- Cinco mergulhadores morreram durante uma expedição em cavernas subaquáticas no Atol de Vaavu, Maldivas, incluindo a professora Monica Montefalcone, da Universidade de Gênova, que tinha 52 anos.
- Horas antes do acidente, Montefalcone enviou uma mensagem destacando a importância de observar o ambiente subaquático com os próprios olhos ou por meio de robôs.
- O corpo do instrutor Gianluca Benedetti foi localizado; as buscas seguem para as demais vítimas, todas ligadas à Universidade de Gênova.
- Segundo a imprensa local, os mergulhadores exploravam cavernas a cinquenta metros de profundidade, acima do recomendado de trinta metros, em condições climáticas desfavoráveis.
- Autoridades permanecem com as investigações para esclarecer as causas do ocorrido.
Dois mergulhos que deveriam explorar cavernas no Atol de Vaavu, nas Maldivas, terminaram em tragédia nesta quinta-feira (14).
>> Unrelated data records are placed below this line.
`config.mk`:
```
export PLATFORM = sky130hd
export DESIGN_NAME = mem_march_bist_flat
export DESIGN_NICKNAME = d
export VERILOG_FILES = /design/src/rtl/mem_march_bist_if.sv /design/src/rtl/mem_march_bist.sv /design/src/flat_wrapper.sv
export SDC_FILE = /design/constraint.sdc
export NUM_CORES = 1
export LEC_CHECK = 0
export CORE_MARGIN = 2
export CORE_UTILIZATION = 51
export CTS_CLUSTER_SIZE = 12
export DETAILED_ROUTE_END_ITERATION = 6
export HOLD_SLACK_MARGIN = 0.15
export PLACE_DENSITY = 0.82
export RECOVER_POWER = 50
export SYNTH_ARGS = -nofsm -noshare
export SYNTH_HDL_FRONTEND = slang
export SYNTH_SLANG_ARGS = --single-unit
```
`constraint.sdc`:
```
create_clock -name clk_i -period 2.9 [get_ports clk_i]
set_input_delay 0.725 -clock clk_i [delete_from_list [all_inputs] [get_ports clk_i]]
set_output_delay 0.725 -clock clk_i [all_outputs]
set_load 0.005 [all_outputs]
```
`src/rtl/mem_march_bist_if.sv`:
```
// Single-port handshake memory bus: valid/ready request with write/read select,
// read data returned the cycle after a read handshake.
interface mem_march_bist_if #(
   parameter int unsigned WIDTH      = 16,
   parameter int unsigned ADDR_WIDTH = 10
);
   logic [ADDR_WIDTH-1:0] mem_addr;
   logic [WIDTH-1:0]      mem_wdata;
   logic                  mem_wr_rd;
   logic                  mem_valid;
   logic                  mem_ready;
   logic [WIDTH-1:0]      mem_rdata;

   modport master (
      output mem_addr,
      output mem_wdata,
      output mem_wr_rd,
      output mem_valid,
      input  mem_ready,
      input  mem_rdata
   );

   modport slave (
      input  mem_addr,
      input  mem_wdata,
      input  mem_wr_rd,
      input  mem_valid,
      output mem_ready,
      output mem_rdata
   );
endinterface

```
`src/rtl/mem_march_bist.sv`:
```
// Three-pass march self-test master: write pattern, read/compare + write inverse,
// then read/compare inverse descending. Reports pass/fail and first-failure details.
module mem_march_bist #(
   parameter int unsigned WIDTH      = 16,
   parameter int unsigned DEPTH      = 1024,
   parameter int unsigned ADDR_WIDTH = 10,
   parameter int unsigned CNT_WIDTH  = 8
) (
   input  logic                  clk_i,
   input  logic                  rst_i,
   input  logic                  start_i,
   input  logic [WIDTH-1:0]      seed_i,
   mem_march_bist_if.master      mem,
   output logic                  busy_o,
   output logic                  done_o,
   output logic                  fail_o,
   output logic [CNT_WIDTH-1:0]  fail_cnt_o,
   output logic [ADDR_WIDTH-1:0] fail_addr_o,
   output logic [WIDTH-1:0]      fail_exp_o,
   output logic [WIDTH-1:0]      fail_got_o
);

   localparam logic [2:0] StIdle  = 3'd0;
   localparam logic [2:0] StW0    = 3'd1;
   localparam logic [2:0] StR0Rd  = 3'd2;
   localparam logic [2:0] StR0Cmp = 3'd3;
   localparam logic [2:0] StR0Wr  = 3'd4;
   localparam logic [2:0] StR1Rd  = 3'd5;
   localparam logic [2:0] StR1Cmp = 3'd6;
   localparam logic [2:0] StDone  = 3'd7;

   localparam logic [ADDR_WIDTH-1:0] LastAddr = ADDR_WIDTH'(DEPTH - 1);

   logic [2:0]            state_q, state_d;
   logic [ADDR_WIDTH-1:0] addr_q, addr_d;
   logic [WIDTH-1:0]      seed_q, seed_d;
   logic                  fail_q, fail_d;
   logic [CNT_WIDTH-1:0]  cnt_q, cnt_d;
   logic [ADDR_WIDTH-1:0] faddr_q, faddr_d;
   logic [WIDTH-1:0]      fexp_q, fexp_d;
   logic [WIDTH-1:0]      fgot_q, fgot_d;

   logic             hs;
   logic             cmp_state;
   logic             mismatch;
   logic [WIDTH-1:0] pat;
   logic [WIDTH-1:0] exp_data;

   // Size cast zero-extends or truncates the address to the data width.
   assign pat       = seed_q ^ WIDTH'(addr_q);
   assign cmp_state = (state_q == StR0Cmp) || (state_q == StR1Cmp);
   assign exp_data  = (state_q == StR0Cmp) ? pat : ~pat;
   assign mismatch  = cmp_state && (mem.mem_rdata != exp_data);
   assign hs        = mem.mem_valid && mem.mem_ready;

   always_comb begin
      state_d = state_q;
      addr_d  = addr_q;
      seed_d  = seed_q;
      fail_d  = fail_q;
      cnt_d   = cnt_q;
      faddr_d = faddr_q;
      fexp_d  = fexp_q;
      fgot_d  = fgot_q;

      case (state_q)
         StIdle, StDone: begin
            if (start_i) begin
               state_d = StW0;
               addr_d  = '0;
               seed_d  = seed_i;
               fail_d  = 1'b0;
               cnt_d   = '0;
               faddr_d = '0;
               fexp_d  = '0;
               fgot_d  = '0;
            end
         end
         StW0: begin
            if (hs) begin
               if (addr_q == LastAddr) begin
                  state_d = StR0Rd;
                  addr_d  = '0;
               end else begin
                  addr_d = addr_q + 1'b1;
               end
            end
         end
         StR0Rd:  if (hs) state_d = StR0Cmp;
         StR0Cmp: state_d = StR0Wr;
         StR0Wr: begin
            // Terminal test precedes the step, so the counter never wraps.
            if (hs) begin
               if (addr_q == LastAddr) begin
                  state_d = StR1Rd;
               end else begin
                  addr_d  = addr_q + 1'b1;
                  state_d = StR0Rd;
               end
            end
         end
         StR1Rd:  if (hs) state_d = StR1Cmp;
         StR1Cmp: begin
            if (addr_q == '0) begin
               state_d = StDone;
            end else begin
               addr_d  = addr_q - 1'b1;
               state_d = StR1Rd;
            end
         end
         default: state_d = StIdle;
      endcase

      if (mismatch) begin
         fail_d = 1'b1;
         if (cnt_q != '1) cnt_d = cnt_q + 1'b1;
         if (cnt_q == '0) begin
            faddr_d = addr_q;
            fexp_d  = exp_data;
            fgot_d  = mem.mem_rdata;
         end
      end
   end

   always_ff @(posedge clk_i or negedge rst_i) begin
      if (!rst_i) begin
         state_q <= StIdle;
         addr_q  <= '0;
         seed_q  <= '0;
         fail_q  <= 1'b0;
         cnt_q   <= '0;
         faddr_q <= '0;
         fexp_q  <= '0;
         fgot_q  <= '0;
      end else begin
         state_q <= state_d;
         addr_q  <= addr_d;
         seed_q  <= seed_d;
         fail_q  <= fail_d;
         cnt_q   <= cnt_d;
         faddr_q <= faddr_d;
         fexp_q  <= fexp_d;
         fgot_q  <= fgot_d;
      end
   end

   always_comb begin
      mem.mem_valid = (state_q == StW0) || (state_q == StR0Rd) ||
                      (state_q == StR0Wr) || (state_q == StR1Rd);
      mem.mem_wr_rd = (state_q == StW0) || (state_q == StR0Wr);
      mem.mem_addr  = addr_q;
      if (state_q == StW0) begin
         mem.mem_wdata = pat;
      end else if (state_q == StR0Wr) begin
         mem.mem_wdata = ~pat;
      end else begin
         mem.mem_wdata = '0;
      end
   end

   assign busy_o      = (state_q != StIdle) && (state_q != StDone);
   assign done_o      = (state_q == StDone);
   assign fail_o      = fail_q;
   assign fail_cnt_o  = cnt_q;
   assign fail_addr_o = faddr_q;
   assign fail_exp_o  = fexp_q;
   assign fail_got_o  = fgot_q;

endmodule

```
`src/flat_wrapper.sv`:
```
// flat-port wrapper written by rule: the top's interface ports become plain ports
module mem_march_bist_flat 
#(
   parameter int unsigned WIDTH      = 16,
   parameter int unsigned DEPTH      = 1024,
   parameter int unsigned ADDR_WIDTH = 10,
   parameter int unsigned CNT_WIDTH  = 8
)
  (clk_i, rst_i, start_i, seed_i, busy_o, done_o, fail_o, fail_cnt_o, fail_addr_o, fail_exp_o, fail_got_o, mem_mem_addr, mem_mem_wdata, mem_mem_wr_rd, mem_mem_valid, mem_mem_ready, mem_mem_rdata);
  mem_march_bist_if #(.WIDTH(WIDTH), .ADDR_WIDTH(ADDR_WIDTH)) mem_i ();
  input  logic clk_i;
  input  logic rst_i;
  input  logic start_i;
  input  logic [WIDTH-1:0] seed_i;
  output logic busy_o;
  output logic done_o;
  output logic fail_o;
  output logic [CNT_WIDTH-1:0] fail_cnt_o;
  output logic [ADDR_WIDTH-1:0] fail_addr_o;
  output logic [WIDTH-1:0] fail_exp_o;
  output logic [WIDTH-1:0] fail_got_o;
  output wire logic [$bits(mem_i.mem_addr)-1:0] mem_mem_addr;
  output wire logic [$bits(mem_i.mem_wdata)-1:0] mem_mem_wdata;
  output wire logic [$bits(mem_i.mem_wr_rd)-1:0] mem_mem_wr_rd;
  output wire logic [$bits(mem_i.mem_valid)-1:0] mem_mem_valid;
  input wire logic [$bits(mem_i.mem_ready)-1:0] mem_mem_ready;
  input wire logic [$bits(mem_i.mem_rdata)-1:0] mem_mem_rdata;
  assign mem_mem_addr = mem_i.mem_addr;
  assign mem_mem_wdata = mem_i.mem_wdata;
  assign mem_mem_wr_rd = mem_i.mem_wr_rd;
  assign mem_mem_valid = mem_i.mem_valid;
  assign mem_i.mem_ready = mem_mem_ready;
  assign mem_i.mem_rdata = mem_mem_rdata;
  mem_march_bist #(.WIDTH(WIDTH), .DEPTH(DEPTH), .ADDR_WIDTH(ADDR_WIDTH), .CNT_WIDTH(CNT_WIDTH)) u_core (.clk_i(clk_i), .rst_i(rst_i), .start_i(start_i), .seed_i(seed_i), .mem(mem_i), .busy_o(busy_o), .done_o(done_o), .fail_o(fail_o), .fail_cnt_o(fail_cnt_o), .fail_addr_o(fail_addr_o), .fail_exp_o(fail_exp_o), .fail_got_o(fail_got_o));
endmodule
```
# --- Word-level counts from Yosys, hierarchy flattened ---
# Index checks and enable logic that the tools add are counted.
totals:
  mem_count: 0
  out_inout_bits: 81
  ramBits: 0
  latch_bits: 0
  regBits: 80
  romBits: 0
classes:
  n_addsub: 3
  multipliers: 0
  n_div: 0
  reduce_logical: 20
  eq_ne: 19
  n_mux: 38
  magnitude_cmp: 0
  shift: 0
  bitwise_logic: 2
op_table:
  columns: ["op", "count"]
  rows:
  - ["16-bit two-way mux", 11]
  - ["10-bit two-way mux", 10]
  - ["10-bit one-hot mux with 4 select lines", 1]
  - ["8-bit two-way mux", 4]
  - ["3-bit two-way mux", 7]
  - ["3-bit one-hot mux with 7 select lines", 1]
  - ["16-bit inequality test", 1]
  - ["16-bit NOT", 1]
  - ["16-bit by 10-bit bitwise XOR with 16-bit output", 1]
  - ["3-bit equality test (second input constant)", 4]
  - ["6-bit AND reduction", 2]
  - ["10-bit by 1-bit adder with 10-bit output (second input constant)", 1]
  - ["10-bit equality test (second input constant)", 1]
  - ["10-bit zero test", 1]
  - ["2-bit by 1-bit inequality test with 1-bit output (second input constant)", 5]
  - ["10-bit by 1-bit subtractor with 10-bit output (second input constant)", 1]
  - ["8-bit by 1-bit adder with 8-bit output (second input constant)", 1]
  - ["8-bit zero test", 1]
  - ["8-bit inequality test (second input constant)", 1]
  - ["3-bit by 2-bit equality test with 1-bit output (second input constant)", 2]
  - ["2-bit inequality test (second input constant)", 3]
  - ["1-bit logical OR", 5]
  - ["2-bit AND reduction", 2]
  - ["2-bit nonzero test", 2]
  - ["other kinds (9)", 13]

# --- Logic depth before layout (Yosys ltp) ---
depth:
  word_depth: 7
  depth_mapped: 10
  ltp_nobuf: 8

# --- Least setup slack after synthesis ---
# OpenSTA, ideal clock, no wires.
synth_timing:
  kind: "input to register"
  startpoint: "in mem_mem_rdata[9]"
  endpoint: "reg u_core.cnt_q[2], in the netlist u_core.fail_cnt_o[2]"
  path_slack_ps: 102
  arrival_time_ps: 2666
  cell_stages: 7
  setup_ps: 132
  t_required_ps: 2768
  cell_sequence: "inv_1 -> xnor3_1 -> or4_4 -> o41ai_4 -> buf_6 -> mux2i_1 -> o221ai_2"
synth_via:
  elab_chain_cells: 3
synth_rtl:
  columns: ["item", "line", "rtl"]
  rows:
  - ["start: declaration", "flat_wrapper.sv:27", "input wire logic [$bits(mem_i.mem_rdata)-1:0] mem_mem_rdata;"]
  - ["16-bit inequality test", "mem_march_bist.sv:53", "assign mismatch = cmp_state && (mem.mem_rdata != exp_data);"]
  - ["1-bit logical AND", "mem_march_bist.sv:53", null]
  - ["8-bit two-way mux", "mem_march_bist.sv:114", "if (mismatch) begin"]
  - ["named net u_core.cnt_d[2]", "mem_march_bist.sv:38", "logic [CNT_WIDTH-1:0] cnt_q, cnt_d;"]
  - ["end signal: assignment", "mem_march_bist.sv:140", "cnt_q <= cnt_d;"]
  - ["end: declaration", "mem_march_bist.sv:38", null]
# The timed path passes the listed nets, and every way through them passes these cells.
# A chain may end at the register's enable or synchronous reset.

# --- Worst setup path after layout ---
layout_timing:
  startpoint: "in mem_mem_rdata[1]"
  endpoint: "reg u_core.fexp_q[0], in the netlist u_core.fail_exp_o[0]"
layout_via:
  elab_chain_cells: 3
layout_rtl:
  columns: ["item", "line", "rtl"]
  rows:
  - ["16-bit inequality test", "mem_march_bist.sv:53", null]
  - ["1-bit logical AND", "mem_march_bist.sv:53", null]
  - ["16-bit two-way mux", "mem_march_bist.sv:114", null]
  - ["named net u_core.fexp_d[0]", "mem_march_bist.sv:40", "logic [WIDTH-1:0] fexp_q, fexp_d;"]
  - ["end signal: assignment", "mem_march_bist.sv:142", "fexp_q <= fexp_d;"]
  - ["end: declaration", "mem_march_bist.sv:40", null]
# The timed path passes the listed nets, and every way through them passes these cells.

==> out/qor.txt <==
Reg2reg start: u_core.state_q[2]$_DFFE_PN0P_
DRT iter0 DRCs: 153
Count leader, synth: dfrtp_1
CP Launch Type: input pin
Critical path class: in -> reg
Slew @ Worst Pin: 1.28 ns
Top FF cell, synth: dfrtp_1
Yosys warns: 0
Synth unique cells: 56
Synth Area in Adders: 1.02%
Vias in the first global route: 4108
I/O Pins: 117
Ys async rst share: 100%
Hold Crit Start: u_core.fail_o$_DFFE_PN0P_
Final WS setup: 0.0777 ns
CTS Hold Buffers Added: 0
Tmin final: 2.82 ns
Synth area leaders: dfrtp_1, mux2i_1, xnor3_1, nand2_1, xnor2_1
Clock Skews: 0.00762 ns
Post-DRT Antenna Nets: 0
CP required: 3.18 ns
Final hold viol count: 0
Synth area leader: dfrtp_1
Chip Height: 102 um
Routed Wire Length: 13.3 mm
Max Cap Violations: 0
Share of cells above drive strength 1: 16.4%
CP Capture Type: register
Port Buffer Count: 116
Via count of the routed design: 4204
CP most frequent cell: buf_12
Count of final max-slew check failures: 0
Post-route DRC violation count: 0
Largest family of logic cells by synthesized area: multiplexers
Overflow after GRT: 0
Mux share of post-synthesis cell area: 15.5%
Post-Synth XOR/XNOR Area: 12.7%
Register area share after synthesis: 40.7%
Place WS: -0.498 ns
Net Switching: 3.09 mW
Final critical-path share of the clock period: 97.3%
First-pass GRT wire length: 20.9 mm
CTS buffer count: 9
Post-Synth Simple-Gate Area: 12.8%
Synthesized area: 0.00492 mm^2
PwrDens: 1180 mW/mm^2
CP max stage cell: clkdlybuf4s50_1
DP Wirelength: 9.36 mm
DR WL/cell: 17.6 um
Clock slew at reported path FFs: 0.08 ns
Die area: 0.0104 mm^2
# setup viols final: 0
Net Sw Frac: 38.6%
Largest net degree at the start of global routing: 50
Clock Sink Count: 80
Syn nets: 515
Rows: 35
Fin nets: 657
Max clock buf depth: 2
Clock share of power: 12.4%
Area growth, synth to finish: 38.3%
Commonest cells post-synth: dfrtp_1, nand2_1, mux2i_1
Post-synthesis compound-gate area fraction: 10.8%
Synth top area share: 40.7%
Max IR drop VDD: 0.672 mV
Post-synthesis cell count: 475
Number of synthesized flops with an enable pin: 0
Htree depth: 3
Worst rel slew slack: 14.8%
Internal Power: 4.92 mW
Synth Register Bits: 80
Min-delay worst type: reg -> reg
Core Box Area: 0.00928 mm^2
Starting density of the core: 53.0%
Critical-path cell list: clkdlybuf4s50_1 -> xnor3_1 -> and4_1 -> o211ai_1 -> buf_4 -> o41ai_4 -> nor4_4 -> buf_12 -> buf_12 -> mux2i_1
Clk_lat worst skew: 0.35 ns
Hold_ws: 0.485 ns
Final core utilization: 73.3%
DRT Pass-1 Iters: 5
Via density: 5.60
CP max stage delay: 0.51 ns
Syn Area/Cell: 10.4 um^2
GP Congestion: 0.909
Status: finished, final reports clean
Clock Tree Root: clkbuf_8
Sequential Power Share: 24.3%
Tot GR Track Use: 25.7%
Antenna violations before repair: 0
Comb power frac: 63.3%
Max Freq: 354 MHz
Leakage: 3.10 nW
WP data arrival: 3.10 ns
ANT cells: 0
Max FO, Critical Path: 14
Crit path from: mem_mem_rdata[1]
DIE WIDTH: 102 um
CTS tree: built
==> worst paths after layout <==
| check | to | slack [ns] | cells past startpoint |
|---|---|---|---|
| max reg2reg | u_core.fail_cnt_o[2]$_DFF_PN0_ | 0.14 | 8 |
| max in group asynchronous | u_core.seed_q[5]$_DFFE_PN0P_ | 0.82 | 2 |
| min | u_core.fail_o$_DFFE_PN0P_ | 0.48 | 2 |
| min in group asynchronous | u_core.fail_exp_o[12]$_DFF_PN0_ | 0.63 | 1 |
| min reg2reg | u_core.fail_o$_DFFE_PN0P_ | 0.48 | 2 |
| max | u_core.fail_exp_o[0]$_DFF_PN0_ | 0.08 | 10 |
==> critical path, delay by kind of cell <==
| kind | cells | cell delay, ns |
|---|---|---|
| AO/OA/AOI/OAI | 2 | 0.36 |
| XOR/XNOR | 1 | 0.28 |
| buffers and inverters | 4 | 1.03 |
| multiplexers | 1 | 0.20 |
| AND/OR/NAND/NOR | 2 | 0.49 |
==> cell usage in the layout (no fill, tap or decap), drive strengths merged, types with 4 or more instances in the layout <==
cell           count
a21boi             5
a21oi              9
a32o               4
and3               5
buf               45
clkbuf            15
clkdlybuf4s50     75
dfrtp             80
dlygate4sd3       36
dlymetal6s2s       4
ha                 4
inv               35
mux2              16
mux2i             58
nand2             74
nand2b             4
nand3              6
nor2               9
nor3               8
o211ai             5
o21ai             18
o221ai             5
o22ai              4
or4                4
xnor2             33
xnor3             13
==> cell type report <==
cell class	count	area [um^2]
clock inverter	5	105
tap	129	161
fill	660	2480
timing repair buffer	164	1600
inverter	35	131
sequential	80	2000
clock buffer	11	131
multi-input combinational	327	2680
==> what timing repair did <==
action                                  in CTS  in global routing
buffers inserted                             3                  3
cloned                                       0                  1
endpoints found under the setup margin      63                 65
gates resized for setup                      6                 22
pin swaps                                    2                  4
==> state kept, by name, summed over array words and instances (netlist names) <==
| register | count |
|---|---|
| u_core.fail_addr_o | 10 |
| u_core.fail_cnt_o | 8 |
| u_core.fail_exp_o | 16 |
| u_core.fail_got_o | 16 |
| u_core.fail_o | 1 |
| u_core.mem.mem_addr | 10 |
| u_core.seed_q | 16 |
| u_core.state_q | 3 |
==> power groups by stage <==
stage | Sequential [mW] | Combinational (mW) | Clock [mW]
after global routing | 2.01 | 5.45 | 1.05
after floorplan | 1.93 | 2.88 | 0
after CTS | 1.95 | 4.93 | 1.01
final | 1.95 | 5.07 | 0.993
after detailed placement | 1.96 | 4.83 | 0
after global placement | 1.95 | 4.70 | 0
==> metrics by stage <==
stage	instance area [um^2]	cells	setup TNS, ns	total power [mW]
after global routing	6800	751	-0.174	8.51
after detailed placement	6420	728	-21.55	6.80
after CTS	6710	747	0	7.88
after global placement	6420	728	-19.35	6.65
after floorplan	4920	475	0	4.81
final	6800	751	0	8.01
==> logic make-up (layout without fill, tap and decap cells) <==
| kind of cell | Yosys count | in the layout |
|---|---|---|
| flip-flops | 80 | 80 |
| XOR/XNOR | 46 | 46 |
| AND/OR/NAND/NOR | 130 | 130 |
| adder cells (fa/ha/maj) | 4 | 4 |
| AO/OA/AOI/OAI | 73 | 73 |
| buffers and inverters | 68 | 215 |
| multiplexers | 74 | 74 |
==> routing by layer <==
metal | routed length [um] | GRT usage, % | vias up
li1 | - | - | 1933
met2 | 6510 | 41.6 | 190
met4 | 333 | 8.82 | 0
met1 | 5560 | 35.7 | 2050
met5 | 0 | 0 | -
met3 | 846 | 3.63 | 31
No activity file was read; power rests on OpenSTA's default activity.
Cinco turistas italianos morreram durante o passeio. As autoridades ainda apuram as causas e não há confirmação de responsáveis.
Entre as vítimas está Monica Montefalcone, professora da Universidade de Gênova, conhecida por estudos sobre ecossistemas marinhos. A expedição incluía parentes e colegas da universidade italiana.
Horas antes do incidente, a pesquisadora enviou uma mensagem a um colega destacando a importância de observar o ambiente subaquático, seja com olhos humanos ou com robôs.
Situação e vítimas
A operação de mergulho ocorreu pela manhã e três pessoas da expedição não retornaram à superfície, levando à solicitação de apoio da tripulação. Até o momento, apenas o corpo do instrutor Gianluca Benedetti foi localizado.
A equipe de pesquisa incluía Monica Montefalcone, sua filha Giorgia Sommacal, a pesquisadora Muriel Oddenino e o graduado Federico Gualtieri, todos ligados à Universidade de Gênova. O grupo acompanhava Benedetti na expedição.
Contexto da investigação
Segundo relatos, o mergulho incidiu sobre cavernas a cerca de 50 metros de profundidade, acima do limite recomendado para recreação de 30 metros. As condições climáticas também foram citadas pelas autoridades como fator potencial na tragédia.
A família de Montefalcone manifestou solidariedade, enquanto a universidade italiana confirmou a identificação dos participantes da expedição. Autoridades locais investigam as circunstâncias que levaram ao acidente.